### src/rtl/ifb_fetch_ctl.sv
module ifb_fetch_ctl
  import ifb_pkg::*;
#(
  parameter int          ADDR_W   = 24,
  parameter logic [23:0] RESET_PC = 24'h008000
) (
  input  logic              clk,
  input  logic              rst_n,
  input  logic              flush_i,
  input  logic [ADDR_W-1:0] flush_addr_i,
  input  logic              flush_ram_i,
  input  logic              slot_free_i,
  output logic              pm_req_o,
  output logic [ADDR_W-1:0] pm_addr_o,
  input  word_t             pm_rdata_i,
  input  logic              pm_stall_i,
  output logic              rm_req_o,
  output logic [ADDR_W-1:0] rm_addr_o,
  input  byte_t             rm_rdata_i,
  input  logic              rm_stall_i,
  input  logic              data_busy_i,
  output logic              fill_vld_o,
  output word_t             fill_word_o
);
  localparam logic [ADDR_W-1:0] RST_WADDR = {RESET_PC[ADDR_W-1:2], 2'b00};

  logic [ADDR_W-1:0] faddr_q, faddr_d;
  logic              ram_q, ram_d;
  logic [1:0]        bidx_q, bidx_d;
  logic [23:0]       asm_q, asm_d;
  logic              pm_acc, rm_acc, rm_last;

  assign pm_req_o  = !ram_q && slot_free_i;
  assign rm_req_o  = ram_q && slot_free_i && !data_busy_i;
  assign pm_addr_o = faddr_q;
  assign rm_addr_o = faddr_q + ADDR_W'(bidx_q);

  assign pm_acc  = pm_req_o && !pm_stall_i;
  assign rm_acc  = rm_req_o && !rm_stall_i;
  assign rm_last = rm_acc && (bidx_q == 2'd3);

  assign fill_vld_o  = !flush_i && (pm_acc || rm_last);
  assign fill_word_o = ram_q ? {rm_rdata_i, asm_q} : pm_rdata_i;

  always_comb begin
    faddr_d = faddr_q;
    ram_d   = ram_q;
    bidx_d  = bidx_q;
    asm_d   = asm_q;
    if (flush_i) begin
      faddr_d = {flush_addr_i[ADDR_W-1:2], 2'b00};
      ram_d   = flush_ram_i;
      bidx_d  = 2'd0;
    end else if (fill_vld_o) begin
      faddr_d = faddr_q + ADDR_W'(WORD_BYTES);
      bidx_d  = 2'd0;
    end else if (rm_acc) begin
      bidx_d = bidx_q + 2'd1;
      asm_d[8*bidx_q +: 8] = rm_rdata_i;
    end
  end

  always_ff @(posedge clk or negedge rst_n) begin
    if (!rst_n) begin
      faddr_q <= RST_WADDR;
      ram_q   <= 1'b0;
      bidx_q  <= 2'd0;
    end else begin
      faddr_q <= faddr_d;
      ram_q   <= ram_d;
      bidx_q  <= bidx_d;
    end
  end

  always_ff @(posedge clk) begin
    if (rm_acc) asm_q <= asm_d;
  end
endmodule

...

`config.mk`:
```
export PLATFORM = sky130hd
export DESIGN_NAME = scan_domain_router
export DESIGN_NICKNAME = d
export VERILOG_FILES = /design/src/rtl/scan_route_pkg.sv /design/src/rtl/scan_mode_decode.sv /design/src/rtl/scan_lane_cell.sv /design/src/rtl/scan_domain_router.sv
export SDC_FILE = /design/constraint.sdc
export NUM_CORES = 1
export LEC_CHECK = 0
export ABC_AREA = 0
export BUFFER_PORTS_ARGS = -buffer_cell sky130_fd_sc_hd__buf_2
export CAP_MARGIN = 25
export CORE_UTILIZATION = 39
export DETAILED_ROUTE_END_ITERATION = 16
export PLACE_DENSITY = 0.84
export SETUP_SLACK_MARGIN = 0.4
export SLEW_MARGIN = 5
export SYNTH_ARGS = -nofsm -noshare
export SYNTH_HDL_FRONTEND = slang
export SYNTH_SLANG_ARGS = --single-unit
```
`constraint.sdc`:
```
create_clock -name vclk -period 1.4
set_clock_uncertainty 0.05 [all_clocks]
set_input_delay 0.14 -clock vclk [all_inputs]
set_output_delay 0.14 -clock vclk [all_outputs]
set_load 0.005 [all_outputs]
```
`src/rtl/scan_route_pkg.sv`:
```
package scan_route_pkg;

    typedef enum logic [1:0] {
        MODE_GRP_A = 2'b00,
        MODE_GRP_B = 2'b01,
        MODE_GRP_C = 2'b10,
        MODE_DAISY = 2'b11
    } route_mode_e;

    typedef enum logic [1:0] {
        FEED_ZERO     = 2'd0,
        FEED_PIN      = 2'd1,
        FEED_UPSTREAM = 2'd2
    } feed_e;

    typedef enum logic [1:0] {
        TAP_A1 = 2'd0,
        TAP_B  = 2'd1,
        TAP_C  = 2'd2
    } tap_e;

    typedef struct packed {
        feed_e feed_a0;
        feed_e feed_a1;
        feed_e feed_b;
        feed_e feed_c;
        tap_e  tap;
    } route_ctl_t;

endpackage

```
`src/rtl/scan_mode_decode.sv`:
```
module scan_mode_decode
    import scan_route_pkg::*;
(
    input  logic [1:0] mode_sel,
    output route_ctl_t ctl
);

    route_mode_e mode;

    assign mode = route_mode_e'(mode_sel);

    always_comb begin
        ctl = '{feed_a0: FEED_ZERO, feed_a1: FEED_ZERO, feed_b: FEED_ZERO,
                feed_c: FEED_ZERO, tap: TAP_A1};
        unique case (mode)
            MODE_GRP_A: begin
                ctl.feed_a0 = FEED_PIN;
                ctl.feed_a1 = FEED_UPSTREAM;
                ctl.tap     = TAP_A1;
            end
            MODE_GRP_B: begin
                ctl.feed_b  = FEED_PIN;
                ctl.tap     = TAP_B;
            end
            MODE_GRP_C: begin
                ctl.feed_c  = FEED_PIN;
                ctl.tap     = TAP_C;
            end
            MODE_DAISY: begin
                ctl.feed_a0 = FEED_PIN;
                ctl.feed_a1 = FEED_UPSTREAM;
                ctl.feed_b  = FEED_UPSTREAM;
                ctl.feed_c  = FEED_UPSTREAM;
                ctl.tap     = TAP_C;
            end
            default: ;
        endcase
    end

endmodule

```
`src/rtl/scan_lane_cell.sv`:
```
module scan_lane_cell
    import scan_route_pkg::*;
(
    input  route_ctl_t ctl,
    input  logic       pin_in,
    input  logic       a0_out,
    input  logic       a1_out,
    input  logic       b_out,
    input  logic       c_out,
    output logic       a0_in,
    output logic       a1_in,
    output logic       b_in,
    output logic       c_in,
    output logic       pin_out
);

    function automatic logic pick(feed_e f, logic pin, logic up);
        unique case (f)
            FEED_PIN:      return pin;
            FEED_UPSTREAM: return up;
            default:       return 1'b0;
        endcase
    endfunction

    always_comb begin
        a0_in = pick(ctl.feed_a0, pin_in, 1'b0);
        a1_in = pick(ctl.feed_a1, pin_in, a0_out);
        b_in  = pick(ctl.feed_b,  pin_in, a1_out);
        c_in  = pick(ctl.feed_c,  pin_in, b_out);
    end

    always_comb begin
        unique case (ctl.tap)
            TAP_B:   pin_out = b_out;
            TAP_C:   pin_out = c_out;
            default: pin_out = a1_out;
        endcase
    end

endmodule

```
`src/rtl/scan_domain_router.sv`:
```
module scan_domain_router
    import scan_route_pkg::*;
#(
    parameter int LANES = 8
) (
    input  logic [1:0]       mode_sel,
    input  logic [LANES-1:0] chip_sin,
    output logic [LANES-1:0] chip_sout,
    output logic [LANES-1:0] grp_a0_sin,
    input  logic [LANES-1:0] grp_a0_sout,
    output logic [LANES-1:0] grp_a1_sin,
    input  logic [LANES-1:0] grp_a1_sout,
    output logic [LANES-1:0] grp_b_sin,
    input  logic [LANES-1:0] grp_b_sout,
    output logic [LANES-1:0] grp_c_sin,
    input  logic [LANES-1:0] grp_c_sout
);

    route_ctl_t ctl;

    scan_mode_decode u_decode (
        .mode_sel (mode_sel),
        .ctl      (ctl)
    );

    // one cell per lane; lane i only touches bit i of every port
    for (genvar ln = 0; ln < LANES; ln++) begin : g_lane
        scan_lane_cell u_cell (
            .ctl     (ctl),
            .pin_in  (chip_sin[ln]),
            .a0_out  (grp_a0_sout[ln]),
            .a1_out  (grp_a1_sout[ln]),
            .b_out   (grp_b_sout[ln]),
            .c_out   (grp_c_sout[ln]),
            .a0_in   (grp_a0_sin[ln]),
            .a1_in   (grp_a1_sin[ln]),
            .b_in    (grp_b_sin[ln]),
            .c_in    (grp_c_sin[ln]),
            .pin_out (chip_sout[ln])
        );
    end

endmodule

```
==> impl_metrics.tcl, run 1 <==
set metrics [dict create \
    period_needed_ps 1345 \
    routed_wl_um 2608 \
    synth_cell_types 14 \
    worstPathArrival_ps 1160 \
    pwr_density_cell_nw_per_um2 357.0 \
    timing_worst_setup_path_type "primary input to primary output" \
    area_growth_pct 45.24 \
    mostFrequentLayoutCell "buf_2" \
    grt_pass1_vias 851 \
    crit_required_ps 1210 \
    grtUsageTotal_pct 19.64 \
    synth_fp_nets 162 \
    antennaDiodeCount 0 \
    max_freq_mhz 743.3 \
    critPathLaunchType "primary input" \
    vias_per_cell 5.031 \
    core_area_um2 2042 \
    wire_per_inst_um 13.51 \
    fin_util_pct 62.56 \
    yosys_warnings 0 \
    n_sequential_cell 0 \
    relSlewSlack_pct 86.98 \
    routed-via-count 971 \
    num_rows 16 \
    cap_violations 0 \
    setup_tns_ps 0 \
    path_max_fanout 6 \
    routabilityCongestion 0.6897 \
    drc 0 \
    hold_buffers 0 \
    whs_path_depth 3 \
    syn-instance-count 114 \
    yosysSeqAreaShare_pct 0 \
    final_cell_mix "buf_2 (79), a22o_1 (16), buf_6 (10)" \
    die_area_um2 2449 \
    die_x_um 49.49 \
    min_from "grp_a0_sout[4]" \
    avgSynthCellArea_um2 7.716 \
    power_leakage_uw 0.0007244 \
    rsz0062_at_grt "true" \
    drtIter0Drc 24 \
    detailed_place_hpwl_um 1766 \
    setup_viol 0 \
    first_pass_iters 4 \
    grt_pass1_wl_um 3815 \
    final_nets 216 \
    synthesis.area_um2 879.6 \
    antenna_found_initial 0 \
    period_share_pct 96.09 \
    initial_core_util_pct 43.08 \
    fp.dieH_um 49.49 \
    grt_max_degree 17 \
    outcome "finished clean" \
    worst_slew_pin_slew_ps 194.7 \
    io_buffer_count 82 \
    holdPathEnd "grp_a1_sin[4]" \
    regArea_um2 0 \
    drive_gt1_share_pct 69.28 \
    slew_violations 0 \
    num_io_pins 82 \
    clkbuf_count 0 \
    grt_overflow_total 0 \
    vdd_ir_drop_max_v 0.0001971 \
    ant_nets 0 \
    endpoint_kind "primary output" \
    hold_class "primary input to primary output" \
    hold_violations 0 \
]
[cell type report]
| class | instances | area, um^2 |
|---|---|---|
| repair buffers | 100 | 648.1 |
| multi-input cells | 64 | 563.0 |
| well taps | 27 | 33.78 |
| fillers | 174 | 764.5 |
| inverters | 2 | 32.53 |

### WHAT IS REQUIRED:
The listing above holds a line with "final_nets 216 \" and a line with "worst_slew_pin_slew_ps 194.7 \". Print the stretch from the first through the second, exactly and alone.

### EXPECTED ANSWER:
    final_nets 216 \
    synthesis.area_um2 879.6 \
    antenna_found_initial 0 \
    period_share_pct 96.09 \
    initial_core_util_pct 43.08 \
    fp.dieH_um 49.49 \
    grt_max_degree 17 \
    outcome "finished clean" \
    worst_slew_pin_slew_ps 194.7 \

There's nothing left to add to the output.